His research and teaching focus on the history of Christianity in the context of the ancient Mediterranean world, especially Eastern varieties of Christianity. More specifically, his interests include: the development of asceticism, monasticism, and mysticism in Christianity; ancient philosophy, especially Neoplatonism; the Syriac Christian tradition, especially the spread of the East Syrian tradition along the Silk Road; other philosophical and religious movements of the ancient Mediterranean, including Gnosticism, Hermeticism, and Manichaeism; and modern continental philosophy and theology, especially as they intersect with the study of religion.

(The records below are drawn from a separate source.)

===== src/rtl/u409_cia_cycle.sv =====
// CIA bus-cycle sequencer: free-running E clock divider plus the
// FSM that aligns CPU cycles to E and terminates them with one ACK.
module u409_cia_cycle #(
  parameter int E_DIV   = 10,
  parameter int E_RISE  = 6,
  parameter int CS_LEAD = 2
) (
  input  logic clk7_i,
  input  logic reset_i,
  input  logic cyc_req_i,
  input  logic cia_space_i,
  input  logic rnw_i,
  output logic e_o,
  output logic cia_enable_o,
  output logic cia_latch_o,
  output logic cia_ack_o
);

  typedef enum logic [2:0] {
    IDLE,
    SYNC,
    ACTIVE,
    TERM,
    HOLD
  } state_e;

  localparam logic [3:0] LAST = 4'(E_DIV - 1);
  localparam logic [3:0] RISE = 4'(E_RISE);
  localparam logic [3:0] GO   = 4'(E_RISE - CS_LEAD - 1);

  logic [3:0] ecnt_q, ecnt_d;
  state_e     state_q, state_d;
  logic       e_q, en_q, latch_q, ack_q;
  logic       e_d, en_d, latch_d, ack_d;

  assign ecnt_d = (ecnt_q == LAST) ? 4'd0 : ecnt_q + 4'd1;

  always_comb begin
    state_d = state_q;
    unique case (state_q)
      IDLE: begin
        if (cyc_req_i && cia_space_i) state_d = SYNC;
      end
      SYNC: begin
        // abort wins over the ECNT match
        if (!cyc_req_i)        state_d = IDLE;
        else if (ecnt_q == GO) state_d = ACTIVE;
      end
      ACTIVE: begin
        if (ecnt_q == LAST) state_d = TERM;
      end
      TERM: state_d = HOLD;
      HOLD: begin
        if (!cyc_req_i) state_d = IDLE;
      end
      default: state_d = IDLE;
    endcase
  end

  // outputs registered from next-state so they align with ECNT
  always_comb begin
    e_d     = (ecnt_d >= RISE);
    en_d    = (state_d == ACTIVE);
    latch_d = en_d && (ecnt_d == LAST) && rnw_i;
    ack_d   = (state_d == TERM);
  end

  always_ff @(posedge clk7_i or posedge reset_i) begin
    if (reset_i) begin
      ecnt_q  <= 4'd0;
      state_q <= IDLE;
      e_q     <= 1'b0;
      en_q    <= 1'b0;
      latch_q <= 1'b0;
      ack_q   <= 1'b0;
    end else begin
      ecnt_q  <= ecnt_d;
      state_q <= state_d;
      e_q     <= e_d;
      en_q    <= en_d;
      latch_q <= latch_d;
      ack_q   <= ack_d;
    end
  end

  assign e_o          = e_q;
  assign cia_enable_o = en_q;
  assign cia_latch_o  = latch_q;
  assign cia_ack_o    = ack_q;

endmodule
[src/flat_wrapper.sv]
// flat-port wrapper written by rule: the top's interface ports become plain ports
module mem_resp_demux_flat import mem_resp_demux_pkg::*;
#(
  parameter int unsigned N_PORTS = DEF_N_PORTS,
  parameter int unsigned DATA_W  = DEF_DATA_W,
  parameter int unsigned DEPTH   = DEF_DEPTH
)
  (clk_i, rst_ni, bus_req_push_i, bus_req_dst_i, bus_resp_valid_i, bus_resp_data_i, bus_port_ready_i, bus_req_full_o, bus_resp_ready_o, bus_port_valid_o, bus_port_data_o, bus_outstanding_o, bus_err_overflow_o, bus_err_unexpected_o);
  mem_resp_demux_if #(.N_PORTS(N_PORTS), .DATA_W(DATA_W), .DEPTH(DEPTH)) bus_i ();
  input  logic clk_i;
  input  logic rst_ni;
  input wire logic [$bits(bus_i.req_push_i)-1:0] bus_req_push_i;
  input wire logic [$bits(bus_i.req_dst_i)-1:0] bus_req_dst_i;
  input wire logic [$bits(bus_i.resp_valid_i)-1:0] bus_resp_valid_i;
  input wire logic [$bits(bus_i.resp_data_i)-1:0] bus_resp_data_i;
  input wire logic [$bits(bus_i.port_ready_i)-1:0] bus_port_ready_i;
  output wire logic [$bits(bus_i.req_full_o)-1:0] bus_req_full_o;
  output wire logic [$bits(bus_i.resp_ready_o)-1:0] bus_resp_ready_o;
  output wire logic [$bits(bus_i.port_valid_o)-1:0] bus_port_valid_o;
  output wire logic [$bits(bus_i.port_data_o)-1:0] bus_port_data_o;
  output wire logic [$bits(bus_i.outstanding_o)-1:0] bus_outstanding_o;
  output wire logic [$bits(bus_i.err_overflow_o)-1:0] bus_err_overflow_o;
  output wire logic [$bits(bus_i.err_unexpected_o)-1:0] bus_err_unexpected_o;
  assign bus_i.req_push_i = bus_req_push_i;
  assign bus_i.req_dst_i = bus_req_dst_i;
  assign bus_i.resp_valid_i = bus_resp_valid_i;
  assign bus_i.resp_data_i = bus_resp_data_i;
  assign bus_i.port_ready_i = bus_port_ready_i;
  assign bus_req_full_o = bus_i.req_full_o;
  assign bus_resp_ready_o = bus_i.resp_ready_o;
  assign bus_port_valid_o = bus_i.port_valid_o;
  assign bus_port_data_o = bus_i.port_data_o;
  assign bus_outstanding_o = bus_i.outstanding_o;
  assign bus_err_overflow_o = bus_i.err_overflow_o;
  assign bus_err_unexpected_o = bus_i.err_unexpected_o;
  mem_resp_demux #(.N_PORTS(N_PORTS), .DATA_W(DATA_W), .DEPTH(DEPTH)) u_core (.clk_i(clk_i), .rst_ni(rst_ni), .bus(bus_i));
endmodule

His most recent book, Our Divine Double, was published in 2016 by Harvard University Press. His earlier book, Apophasis and Pseudonymity in Dionysius the Areopagite: “No Longer I” (Oxford University Press, 2012), won the Manfred Lautenschläger Award for Theological Promise in 2013. Stang is also editor of The Waking Dream of T.E. Lawrence: Essays on His Life, Literature, and Legacy (Palgrave, 2002); with Sarah Coakley, Rethinking Dionysius the Areopagite (Wiley-Blackwell, 2009); with David Lincicum and Ruth Sheridan, Law and Lawlessness in Early Judaism and Christianity (Mohr Siebeck, 2019).
Stang’s current projects include an anthology of Syriac Christian literature, a new translation of Evagrius of Pontus’s Gnostic Trilogy from Greek and Syriac, and an edited volume on Theosophy’s influence on the study of religion.